Il Teatro di Pella, città dell’antica Grecia, è stato rinvenuto da un giovane archeologo emiliano attraverso la tecnologia ed in particolare grazie all’uso di Google Earth
Lo scopritore del Teatro di Pella, città che ha dato i natali ad uno dei condottieri più grandi di tutti i tempi, come Alessandro Magno, si chiama Paolo Storchi, ha 33 anni e vive a Reggio Emilia. L’archeologo era già diventato famoso circa un anno fa quando partecipò al noto programma di RaiUno, l’Eredità, vincendo una somma di 10 mila euro: una parte del premio venne da lui destinata ad un progetto mirante a riscoprire un’antica città dell’Emilia Romagna, di nome Tannetum, fondata dai Galli e successivamente conquistata dai Romani
Un sito raccontato dalle fonti e cercato dai viaggiatori del Settecento
Pur dedicandosi alle sue indagini in Emilia, Storchi ha condotto in parallelo ulteriori studi, in particolare sul mondo greco e sulla famosa città di Pella nella quale nacque Alessandro Magno. Le fonti antiche riferiscono che qui esisteva un teatro nel quale il tragediografo Euripide avrebbe messo in scena l’ultima delle sue opere. A confermare l’importanza di Pella nella storia, vi sono poi i resoconti dei viaggiatori del Grand Tour nel Settecento i quali cercarono invano il sito su cui sorgeva l’edificio scenico. Secondo Storchi, il loro errore fu di considerarne sempre la collocazione nelle immediate vicinanze della reggia. Magari, a suo avviso, se questi giovani rampolli aristocratici avessero avuto a disposizione uno strumento di esplorazione come Google Earth sarebbero giunti sicuramente a conclusioni diverse e soprattutto più vicine alla verità.
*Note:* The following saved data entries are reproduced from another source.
What follows belongs to an exercise in optimizing a design on an open flow for small area, a short achievable clock period and few clock cycles; a production flow would make more cautious choices. Only the layout flow was run in this run; the RTL was not checked for function there. No activity file was given, so power comes from the tool's default toggle rates.

==> design.v <==
`default_nettype none
package rmedf_pkg;
  localparam int TASKS  = 8;
  localparam int SLOT_W = 3;
  localparam int NS_W   = 4;
  localparam int ID_W   = 4;
  localparam int TICK_W = 16;
  localparam int VAL_W  = 16;
  localparam int CNT_W  = 16;
  localparam int DL_W   = TICK_W + 1;
  localparam int OUT_W  = 32;
  localparam int ADDR_W = 4;
  localparam int DATA_W = 32;
  localparam logic [ID_W-1:0] NONE_ID = 4'd8;
  localparam logic [1:0] OP_LOAD   = 2'd0;
  localparam logic [1:0] OP_TICK   = 2'd1;
  localparam logic [1:0] OP_FINISH = 2'd2;
  localparam logic [2:0] TAG_IDLE = 3'd0;
  localparam logic [2:0] TAG_FIN  = 3'd1;
  localparam logic [2:0] TAG_LOST = 3'd2;
  localparam logic [2:0] TAG_PRE  = 3'd3;
  localparam logic [2:0] TAG_CUT  = 3'd4;
  localparam logic [15:0] SLIMIT_RESET = 16'd4096;
endpackage
`default_nettype wire
`default_nettype none
module rmedf_mod (
  input  wire logic        clk,
  input  wire logic        rst_n,
  input  wire logic        start,
  input  wire logic [15:0] dividend,
  input  wire logic [15:0] divisor,
  output logic             done,
  output logic [15:0]      rem
);
  logic [15:0] rem_r;
  logic [15:0] div_r;
  logic [3:0]  cnt_r;
  logic        run_r;
  logic        done_r;
  logic [16:0] trial;
  logic [16:0] diff;
  assign trial = {rem_r, dividend[~cnt_r]};
  assign diff  = trial - {1'b0, div_r};
  always_ff @(posedge clk) begin
    if (!rst_n) begin
      run_r  <= 1'b0;
      done_r <= 1'b0;
    end else begin
      done_r <= run_r && (cnt_r == 4'd15);
      if (start) run_r <= 1'b1;
      else if (cnt_r == 4'd15) run_r <= 1'b0;
    end
  end
  always_ff @(posedge clk) begin
    if (start) begin
      cnt_r <= '0;
      rem_r <= '0;
      div_r <= divisor;
    end else if (run_r) begin
      cnt_r <= cnt_r + 1'b1;
      rem_r <= diff[16] ? trial[15:0] : diff[15:0];
    end
  end
  assign done = done_r;
  assign rem  = rem_r;
endmodule
`default_nettype wire
`default_nettype none
module rmedf_slot (
  input  wire logic        clk,
  input  wire logic        rst_n,
  input  wire logic        in_n,        
  input  wire logic        policy,      
  input  wire logic [15:0] tick,
  input  wire logic        tick0,       
  input  wire logic        own,         
  input  wire logic        tick_en,
  input  wire logic        win,
  input  wire logic        ld_en,
  input  wire logic [15:0] ld_per,
  input  wire logic [15:0] ld_bur,
  input  wire logic [15:0] ld_dl,
  input  wire logic        ph_wr,
  input  wire logic [15:0] ph_val,
  input  wire logic        fin_en,
  input  wire logic        kill_wr,
  input  wire logic [15:0] kill_val,
  output logic [16:0]      key,
  output logic             elig,
  output logic             fin,         
  output logic             lst,         
  output logic             kf,
  output logic [15:0]      done,
  output logic [15:0]      lost,
  output logic [15:0]      killed
);
  logic [15:0] per, bur, dl;
  logic [15:0] phase, rem;
  logic [16:0] absdl;
  logic        active;
  logic        pnz, php0, rel, remz, dlhit, active1;
  logic [15:0] ph_inc, rem1;
  logic [16:0] absdl1;
  assign pnz     = (per != '0);
  assign php0    = tick0 || (phase == '0);
  assign rel     = in_n && pnz && php0;
  assign ph_inc  = (tick0 ? 16'd0 : phase) + 16'd1;
  assign remz    = (rem == '0);
  assign fin     = own && remz;
  assign dlhit   = in_n && active && !remz && (absdl == {1'b0, tick});
  assign lst     = !fin && dlhit;
  assign active1 = rel || (active && !fin && !dlhit);
  assign rem1    = rel ? bur : rem;
  assign absdl1  = rel ? ({1'b0, tick} + {1'b0, dl}) : absdl;
  assign key     = policy ? absdl1 : {1'b0, per};
  assign elig    = in_n && active1 && (rel ? (bur != '0) : !remz);
  always_ff @(posedge clk) begin
    if (ld_en) begin
      per <= ld_per;
      bur <= ld_bur;
      dl  <= ld_dl;
    end
  end
  always_ff @(posedge clk) begin
    if (ph_wr) phase <= ph_val;
    else if (tick_en && pnz) phase <= (ph_inc == per) ? 16'd0 : ph_inc;
  end
  always_ff @(posedge clk) begin
    if (tick_en) begin
      rem   <= win ? rem1 - 16'd1 : rem1;
      absdl <= absdl1;
    end
  end
  always_ff @(posedge clk) begin
    if (!rst_n || fin_en) active <= 1'b0;
    else if (tick_en) active <= active1;
  end
  always_ff @(posedge clk) begin
    if (fin_en) kf <= in_n && active && !remz;
  end
  always_ff @(posedge clk) begin
    if (!rst_n || ld_en) begin
      done   <= '0;
      lost   <= '0;
      killed <= '0;
    end else begin
      if (tick_en && fin) done <= done + 16'd1;
      if (tick_en && lst) lost <= lost + 16'd1;
      if (kill_wr) killed <= kill_val;
    end
  end
endmodule
`default_nettype wire
`default_nettype none
module rm_edf_tick_scheduler (
  input  wire logic                          clk,
  input  wire logic                          rst_n,
  input  wire logic                          start,
  output logic                               busy,
  input  wire logic [1:0]                    in_operation,
  input  wire logic [rmedf_pkg::SLOT_W-1:0]  in_task_index,
  input  wire logic [rmedf_pkg::VAL_W-1:0]   in_period,
  input  wire logic [rmedf_pkg::VAL_W-1:0]   in_burst,
  input  wire logic [rmedf_pkg::VAL_W-1:0]   in_deadline,
  output logic                               out_valid,
  output logic                               out_kind,
  output logic [rmedf_pkg::ID_W-1:0]         out_task_id,
  output logic                               out_seg_valid,
  output logic [rmedf_pkg::ID_W-1:0]         out_seg_task,
  output logic [rmedf_pkg::OUT_W-1:0]        out_seg_start,
  output logic [rmedf_pkg::OUT_W-1:0]        out_seg_end,
  output logic [2:0]                         out_seg_tag,
  output logic                               out_trace_full,
  output logic [rmedf_pkg::OUT_W-1:0]        out_count_complete,
  output logic [rmedf_pkg::OUT_W-1:0]        out_count_lost,
  output logic [rmedf_pkg::OUT_W-1:0]        out_count_killed,
  output logic                               out_last,
  input  wire logic                          psel,
  input  wire logic                          penable,
  input  wire logic                          pwrite,
  input  wire logic [rmedf_pkg::ADDR_W-1:0]  paddr,
  input  wire logic [rmedf_pkg::DATA_W-1:0]  pwdata,
  output logic [rmedf_pkg::DATA_W-1:0]       prdata,
  output logic                               pready
);
  localparam logic [3:0] NONE_ID = rmedf_pkg::NONE_ID;
  logic        policy_r;
  logic [3:0]  tcount_r;
  logic [15:0] slimit_r;
  logic        cfg_wr;
  logic [15:0] tick_r;
  logic [3:0]  owner_r;
  logic [15:0] since_r;
  logic [15:0] segcnt_r;
  logic        ldm_r;         
  logic [2:0]  ldslot_r;
  logic        fpend_r;       
  logic        tot_r;         
  logic [2:0]  ts_r;          
  logic        ov_r;
  logic [3:0]  id_r;
  logic        sv_r;
  logic [3:0]  stask_r;
  logic [15:0] sstart_r;
  logic [15:0] send_r;
  logic [2:0]  stag_r;
  logic        full_r;
  logic        last_r;
  logic        accept, do_tick, do_load, do_fin;
  logic [3:0]  n_eff;
  logic        tick0;
  logic        mod_done;
  logic [15:0] mod_rem;
  assign accept  = start && !busy;
  assign do_load = accept && (in_operation == rmedf_pkg::OP_LOAD);
  assign do_tick = accept && (in_operation == rmedf_pkg::OP_TICK);
  assign do_fin  = accept && (in_operation == rmedf_pkg::OP_FINISH);
  assign busy    = ldm_r || fpend_r;
  assign n_eff   = tcount_r[3] ? 4'd8 : tcount_r;
  assign tick0   = (tick_r == '0);
  assign pready = 1'b1;
  assign cfg_wr = psel && penable && pwrite;
  always_ff @(posedge clk) begin
    if (!rst_n) begin
      policy_r <= 1'b0;
      tcount_r <= '0;
      slimit_r <= rmedf_pkg::SLIMIT_RESET;
    end else if (cfg_wr) begin
      case (paddr[3:2])
        2'd0: policy_r <= pwdata[0];
        2'd1: tcount_r <= pwdata[3:0];
        2'd2: slimit_r <= pwdata[15:0];
        default: ;
      endcase
    end
  end
  always_comb begin
    case (paddr[3:2])
      2'd0:    prdata = {31'd0, policy_r};
      2'd1:    prdata = {28'd0, tcount_r};
      2'd2:    prdata = {16'd0, slimit_r};
      default: prdata = '0;
    endcase
  end
  rmedf_mod u_mod (
    .clk      (clk),
    .rst_n    (rst_n),
    .start    (do_load && !tick0),
    .dividend (tick_r),
    .divisor  (in_period),
    .done     (mod_done),
    .rem      (mod_rem)
  );
  logic [16:0] key  [8];
  logic [7:0]  elig, fin, lst, kf, win, own, in_n;
  logic [15:0] done_c [8];
  logic [15:0] lost_c [8];
  logic [15:0] kill_c [8];
  logic [15:0] kill_val;
  logic        ph_wr_any;
  logic [2:0]  ph_slot;
  assign ph_wr_any = (do_load && tick0) || mod_done;
  assign ph_slot   = mod_done ? ldslot_r : in_task_index;
  for (genvar i = 0; i < 8; i++) begin : g_slot
    assign in_n[i] = (4'(i) < n_eff);
    assign own[i]  = (owner_r == 4'(i));
    rmedf_slot u_slot (
      .clk      (clk),
      .rst_n    (rst_n),
      .in_n     (in_n[i]),
      .policy   (policy_r),
      .tick     (tick_r),
      .tick0    (tick0),
      .own      (own[i]),
      .tick_en  (do_tick),
      .win      (win[i]),
      .ld_en    (do_load && (in_task_index == 3'(i))),
      .ld_per   (in_period),
      .ld_bur   (in_burst),
      .ld_dl    (in_deadline),
      .ph_wr    (ph_wr_any && (ph_slot == 3'(i))),
      .ph_val   (mod_done ? mod_rem : 16'd0),
      .fin_en   (do_fin),
      .kill_wr  (tot_r && (ts_r == 3'(i))),
      .kill_val (kill_val),
      .key      (key[i]),
      .elig     (elig[i]),
      .fin      (fin[i]),
      .lst      (lst[i]),
      .kf       (kf[i]),
      .done     (done_c[i]),
      .lost     (lost_c[i]),
      .killed   (kill_c[i])
    );
  end
  logic [17:0] k1 [4];
  logic [2:0]  i1 [4];
  logic [17:0] k2 [2];
  logic [2:0]  i2 [2];
  logic [17:0] k3;
  logic [2:0]  i3;
  logic [3:0]  best;
  always_comb begin
    for (int j = 0; j < 4; j++) begin
      logic [17:0] ka, kb;
      ka = {!elig[2*j],   key[2*j]};
      kb = {!elig[2*j+1], key[2*j+1]};
      if (kb < ka) begin k1[j] = kb; i1[j] = 3'(2*j+1); end
      else         begin k1[j] = ka; i1[j] = 3'(2*j);   end
    end
    for (int j = 0; j < 2; j++) begin
      if (k1[2*j+1] < k1[2*j]) begin k2[j] = k1[2*j+1]; i2[j] = i1[2*j+1]; end
      else                     begin k2[j] = k1[2*j];   i2[j] = i1[2*j];   end
    end
    if (k2[1] < k2[0]) begin k3 = k2[1]; i3 = i2[1]; end
    else               begin k3 = k2[0]; i3 = i2[0]; end
    best = k3[17] ? NONE_ID : {1'b0, i3};
  end
  for (genvar i = 0; i < 8; i++) begin : g_win
    assign win[i] = (best == 4'(i));
  end
  logic        own_fin, own_lost, chg, s_ok, seg_room;
  logic [2:0]  s_tag;
  logic        full_n;
  assign own_fin  = |(fin & own);
  assign own_lost = |(lst & own);
  assign chg      = do_fin || own_fin || own_lost || (owner_r != best);
  assign seg_room = (segcnt_r < slimit_r);
  assign s_ok     = chg && (tick_r > since_r) && seg_room;
  assign full_n   = s_ok ? ((segcnt_r + 16'd1) == slimit_r) : !seg_room;
  always_comb begin
    if (do_fin)        s_tag = (owner_r != NONE_ID) ? rmedf_pkg::TAG_CUT : rmedf_pkg::TAG_IDLE;
    else if (own_fin)  s_tag = rmedf_pkg::TAG_FIN;
    else if (own_lost) s_tag = rmedf_pkg::TAG_LOST;
    else               s_tag = (owner_r != NONE_ID) ? rmedf_pkg::TAG_PRE : rmedf_pkg::TAG_IDLE;
  end
  logic [2:0] tsn;
  assign kill_val = kill_c[ts_r] + {15'd0, kf[ts_r]};
  assign tsn      = ts_r + 3'd1;
  always_ff @(posedge clk) begin
    if (!rst_n) begin
      tick_r   <= '0;
      owner_r  <= NONE_ID;
      since_r  <= '0;
      segcnt_r <= '0;
      ldm_r    <= 1'b0;
      fpend_r  <= 1'b0;
      tot_r    <= 1'b0;
      ov_r     <= 1'b0;
    end else begin
      if (do_load && !tick0) ldm_r <= 1'b1;
      else if (mod_done)     ldm_r <= 1'b0;
      if (do_tick) begin
        tick_r   <= tick_r + 16'd1;
        owner_r  <= best;
        if (chg) since_r <= tick_r;
        if (s_ok) segcnt_r <= segcnt_r + 16'd1;
      end else if (do_fin) begin
        tick_r   <= '0;
        owner_r  <= NONE_ID;
        since_r  <= '0;
        segcnt_r <= '0;
      end
      ov_r <= do_tick || do_fin || fpend_r;
      if (do_fin) begin
        fpend_r <= (n_eff != '0);
        tot_r   <= 1'b0;
      end else if (fpend_r) begin
        tot_r   <= 1'b1;
        fpend_r <= !((tot_r ? {1'b0, tsn} : 4'd0) + 4'd1 == n_eff);
      end else begin
        tot_r   <= 1'b0;
      end
    end
  end
  always_ff @(posedge clk) begin
    if (do_load && !tick0) ldslot_r <= in_task_index;
    if (fpend_r) ts_r <= tot_r ? tsn : 3'd0;
    if (do_tick || do_fin) begin
      id_r     <= do_fin ? NONE_ID : best;
      sv_r     <= s_ok;
      stask_r  <= s_ok ? owner_r : NONE_ID;
      sstart_r <= s_ok ? since_r : '0;
      send_r   <= s_ok ? tick_r : '0;
      stag_r   <= s_ok ? s_tag : rmedf_pkg::TAG_IDLE;
      full_r   <= full_n;
      last_r   <= do_tick || (n_eff == '0);
    end else if (fpend_r) begin
      id_r     <= {1'b0, tot_r ? tsn : 3'd0};
      sv_r     <= 1'b0;
      stask_r  <= NONE_ID;
      sstart_r <= '0;
      send_r   <= '0;
      stag_r   <= rmedf_pkg::TAG_IDLE;
      last_r   <= ((tot_r ? {1'b0, tsn} : 4'd0) + 4'd1 == n_eff);
    end
  end
  assign out_valid          = ov_r;
  assign out_kind           = tot_r;
  assign out_task_id        = id_r;
  assign out_seg_valid      = sv_r;
  assign out_seg_task       = stask_r;
  assign out_seg_start      = {16'd0, sstart_r};
  assign out_seg_end        = {16'd0, send_r};
  assign out_seg_tag        = stag_r;
  assign out_trace_full     = full_r;
  assign out_count_complete = tot_r ? {16'd0, done_c[ts_r]} : '0;
  assign out_count_lost     = tot_r ? {16'd0, lost_c[ts_r]} : '0;
  assign out_count_killed   = tot_r ? {16'd0, kill_val} : '0;
  assign out_last           = last_r;
endmodule
`default_nettype wire
==> run.sh <==
#!/bin/bash
# synth_recipe.tcl (not shown) runs the flow's synth.tcl, then flattens the netlist and writes it again
# the make line also repeats each setting of config.mk as NAME=value (left out here)
make -C /OpenROAD-flow-scripts/flow DESIGN_CONFIG=/design/flow/config.mk WORK_HOME=/design/flow/orfs CLKGATE_MAP_FILE= SYNTH_SCRIPT=/design/flow/synth_recipe.tcl finish
==> config.mk <==
export PLATFORM = sky130hd
export DESIGN_NAME = rm_edf_tick_scheduler
export DESIGN_NICKNAME = rm_edf_tick_scheduler
export VERILOG_FILES = /design/flow/design.v
export SDC_FILE = /design/flow/constraint.sdc
export NUM_CORES = 4
export LEC_CHECK = 0
export CAP_MARGIN = 20
export CORE_MARGIN = 2
export CORE_UTILIZATION = 40
export SLEW_MARGIN = 20
==> constraint.sdc <==
create_clock -name core_clock -period 10.0 [get_ports {clk}]
set_input_delay 2.0000 -clock core_clock [delete_from_list [all_inputs] [get_ports {clk}]]
set_output_delay 2.0000 -clock core_clock [all_outputs]
set_load 0.01 [all_outputs]
==> out/metrics.cfg <==
[status]
outcome=finished with violations
so.violations=negative setup slack

[setup_path]
cpMostUsedCell=a21o_1
slowest_stage=or4_4
r2r_setup_slack_ps=-500
critical_path_class=reg2reg
crit-reg2reg-launch=tick_r[1]
r2r_cells=50
worst_setup_path_start_kind=flip-flop
worstPathRequired_ps=10670
critPathMaxFanout=10
crit_path_end_kind=flip-flop
max_stage_delay_ps=540
crit_arrival_ps=11180
reg2reg_to=segcnt_r[13]
startpoint=tick_r[1]

[synthesis]
synth-seq-cells=1343
synth_compound_area_share_pct=11.1
yosys_warnings=15
yosys.area_share.simple_pct=17.0
synth_top_family_by_area=simple AND/OR/NAND/NOR gates
async_flop_share_pct=0
yosys.area_share.adder_pct=5.73
synth_xor_area_share_pct=9.79
synth-edff-count=852
muxShareOfSynthArea_pct=6.63
syn_inst=7776
synthFlopType=edfxtp_1
synth_cell_type_count=98
seq_area_frac_synth_pct=45.8
postSynthAreaPerCell_um2=9.95
netlist_area_um2=77400

[worst_hold_path]
holdPathEnd=since_r[5]
holdPathStages=2
holdCritPathClass=reg2reg
worstHoldStart=since_r[5]

[pwr]
p_per_area_nw_per_um2=135
p_leak_nw=35.9
peakVddDrop_uv=191

[route]
routed_wirelength_mm=266
via_per_inst=5.66
drc=0
post_drt_wl_per_cell_um=23.0
drtAntennaViolNets=0
drt_iter0_drc=6031
firstDrtPassIters=9
vias=65572

[final_layout]
utilization_pct=50.9
drive_gt1_share_pct=22.2
multi_input_area_um2=41700
nets=9384
seq_area_um2=35400
area_growth_pct=26.6
num-fill-cells=17207
antennaDiodeCount=0
finalNonFillerCells=11590

[clocking]
clock_path_buffers=3
root_buffer=clkbuf_16
cts_tree=built
clk_pin_slew_ps=60
h-tree-depth=4
insertion_delay_ps=850
cts_inserted_buffers=152
hold_buffers=0
cts.sinks=1343

[die]
io_pins=305
die-area_um2=197000
num_rows=161
fp.dieH_um=444
start_util_pct=40.2
fp.dieW_um=444
core_area_um2=192000

[sta]
clock_skew_ps=56.1
hold_violations=0
rsz0062_at_grt=yes
slew_violations=0
relSlewSlack_pct=12.1
worst_pin_slew_ps=1300
timing.final.crit_period_ps=10500
period_share_pct=105
max_freq_mhz=95.2
setup_violations=165
timing.final.ws_setup_ps=-505

[grt]
grt_util_all_layers_pct=26.0
grt_pass1_vias=63066
antenna_found_initial=11
grt-ovfl-total=0
grt_pass1_wl_mm=390
grt_max_degree=86

[placement]
hpwlAfterDp_mm=197
numPortBuffers=189
gp_congestion=0.977
pre_cts_ws_ps=-1190
dp_cells=11214

[run]
drv_cap=0

==> timing repair <==
action                                  in CTS  in global routing
setup buffers                               63                 40
resized for setup                          283                234
cloned                                       2                  4
endpoints found under the setup margin     209                209
pin swaps                                  103                157
==> report_power, final <==
group,internal [W],switching [W]
logic,0.000589,0.000806
clock network,0.00326,0.00248
registers,0.00600,0.0000992
==> metrics by stage <==
stage	total power [W]	TNS [ps]	instance area, µm²	hold WS (ps)
after global routing	0.0136	-114260	98000	493
after detailed placement	0.00745	-185750	89700	461
after global placement	0.00742	-165000	89700	452
after floorplan	0.00694	-185	78000	444
final	0.0132	-49930	98000	465
after CTS	0.0132	-32640	96500	472
==> registers in the layout, summed over array words and instances (netlist names), 128 cells and up <==
signal	count
g_slot.u_slot.lost	128
g_slot.u_slot.dl	128
g_slot.u_slot.done	128
g_slot.u_slot.per	128
g_slot.u_slot.killed	128
g_slot.u_slot.phase	128
g_slot.u_slot.bur	128
g_slot.u_slot.rem	128
g_slot.u_slot.absdl	136
==> worst max-delay path: cells and delay by family (launching register included) <==
kind                     cells  cell delay [ps]
adder cells (fa/ha/maj)      4             1110
buffers and inverters       11             1580
multiplexers                 3              540
XOR/XNOR                     1              200
AND/OR/NAND/NOR             11             2340
AO/OA/AOI/OAI               20             4140
flip-flops                   1              370
==> cells in the final DEF, fill, tap and decap left out, types with 129 or more instances in the layout <==
| master | netlist | routed |
|---|---|---|
| clkdlybuf4s50_1 | 0 | 188 |
| mux2_2 | 160 | 153 |
| nor3_1 | 157 | 132 |
| ha_1 | 340 | 315 |
| nand2_1 | 693 | 683 |
| nor4_1 | 184 | 149 |
| nand3_1 | 258 | 248 |
| dfxtp_1 | 491 | 480 |
| mux2i_1 | 292 | 272 |
| edfxtp_1 | 852 | 852 |
| buf_4 | 100 | 1058 |
| xnor2_1 | 430 | 422 |
| o21ai_0 | 233 | 175 |
| a21oi_1 | 297 | 244 |
| nand4_1 | 159 | 159 |
| xor2_1 | 435 | 434 |
| nor2_1 | 853 | 817 |
| clkbuf_16 | 0 | 155 |
| a211oi_1 | 147 | 129 |
| inv_1 | 257 | 248 |
==> metal layers <==
layer,track usage [%],up-vias,wire [µm]
li1,-,30530,-
met1,34.7,32119,113000
met2,42.3,2415,124000
met3,3.81,508,18200
met4,10.8,0,11900
met5,0,-,0
==> cells in the mapped netlist (all sizes together) (161+ instances only) <==
cell | number | share of area [%]
nor2 | 853 | 4.1
ha | 340 | 5.5
nand3 | 258 | 1.7
o21ai | 238 | 1.5
nor4 | 186 | 1.5
xor2 | 435 | 4.9
mux2 | 161 | 2.3
xnor2 | 430 | 4.9
clkbuf | 287 | 1.4
dfxtp | 491 | 13
edfxtp | 852 | 33
mux2i | 293 | 3.8
a21oi | 298 | 1.9
nand2 | 693 | 3.4
inv | 258 | 1.3
==> logic make-up after synthesis <==
| logic type | after synthesis |
|---|---|
| other cells | 2 |
| compound gates | 1273 |
| xor+xnor | 865 |
| mux | 471 |
| fa+ha+maj | 349 |
| flops | 1343 |
| buf+inv | 706 |
| simple gates | 2767 |
==> how the worst max path moves through the flow <==
| stage | endpoint | slack (ps) | depth (start not counted) |
|---|---|---|---|
| final | segcnt_r[13] | -500 | 50 |
| after global routing | segcnt_r[13] | -840 | 49 |
| after CTS | full_r | -370 | 49 |
| after detailed placement | full_r | -1190 | 53 |
| after global placement | segcnt_r[13] | -1100 | 52 |
| after floorplan | g_slot[7].u_slot.rem[12] | -120 | 47 |
==> final cells by class <==
| class | instances | area share, % |
|---|---|---|
| Clock buffer | 202 | 4.22 |
| Clock inverter | 76 | 0.980 |
| Inverter | 261 | 1.01 |
| Multi-Input combinational cell | 5822 | 42.6 |
| Sequential cell | 1343 | 36.2 |
| Tap cell | 2526 | 3.23 |
| Timing Repair Buffer | 1360 | 11.8 |

## static timing again, ports no longer ideal
How much do the figures lean on ideal ports? The routed layout below was timed once more, with nothing changed but the port constraints.
Step 1, drivers: a clkbuf_16 drives clk and a buf_2 each remaining input, both assumed.
Step 2 adds t to the input delays and takes it off the output delays; t is the mean of the earliest and latest rising clock arrival at the registers after step 1. Input paths then give back, and output paths get back, about the clock's delay inside the block.
Three values: ideal ports, drivers, drivers and shift; two values: the first two.
shift t [ns]: 0.899
setup WS [ns]: -0.505 / -0.505 / -0.505
slew at the worst register clock pin (ns): 0.07 / 0.07
pins driven straight from the clock port: 1
For this run, drivers alone change the setup slack by 0.000 ns; drivers and shift together by 0.000 ns.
Storchi e l’uso di Google Earth
Non potendo recarsi spesso in Grecia, Storchi ha dunque compiuto il suo studio topografico sul teatro di Pella ricorrendo a Google Earth. Grazie a questa utilissima applicazione, l’archeologo ha potuto individuare la mole dell’edificio scenico mediante le fotografie satellitari riguardanti l’area in cui sorgeva l’antica città, procedendo ad un confronto tra immagini scattate più recentemente ed altre invece più vecchie. La copertura vegetazionale, infatti, non essendo sempre la stessa nel corso del tempo, può offrire una maggiore o minore visibilità delle eventuali strutture nascoste.
Va sottolineato, inoltre, come lo stesso Storchi, nell’ambito del progetto di ricerca su Tannetum, avesse individuato anche qui un teatro attraverso Google Earth e l’opzione “cronologia” inerente alle foto dall’alto. Il dato, inizialmente ipotetico, è stato poi suffragato dalle ricerche sul campo, le quali, è bene ribadirlo, sono sempre necessarie per confermare ogni tesi, anche quando questa possa sembrare la più veritiera possibile. Nel caso del teatro di Pella, che doveva essere lungo circa 120 metri e profondo 80, Storchi intende procedere allo stesso modo: dopo averne individuato la possibile collocazione non sulla collina su cui insisteva la reggia ma su un’altra situata in direzione opposta, l’archeologo procederà quanto prima ad effettuare saggi esplorativi sul terreno.
L’apporto delle nuove tecnologie riconosciuto dal mondo accademico
Nel frattempo Storchi ha anche in questo caso ricevuto numerosi consensi dal mondo accademico ed il fatto che la sua ricerca sul teatro di Pella sarà pubblicata nel prossimo numero della rivista della Scuola Archeologica Italiana di Atene ne è una chiara dimostrazione. Da questa vicenda trova dunque ulteriore conferma il grande apporto che la tecnologia può dare nella conduzione di esplorazioni archeologiche. Al giorno d’oggi, oltre al notevole contributo fornito da Google Earth, gli studiosi possono avvalersi di droni, GPS e magnetometri, strumenti, questi ultimi, molto importanti per rilevare l’eventuale presenza di grossi manufatti, strutture difensive, fossati e strade. Proprio sul tema del rapporto tra archeologia preventiva e nuove tecnologie si sta svolgendo, oggi a Firenze, un convegno intitolato Cultural Heritage Reloaded, promosso dal Direttore del Laboratorio di Archeologia dei Paesaggi e Telerilevamento dell’Università di Siena, Stefano Campana.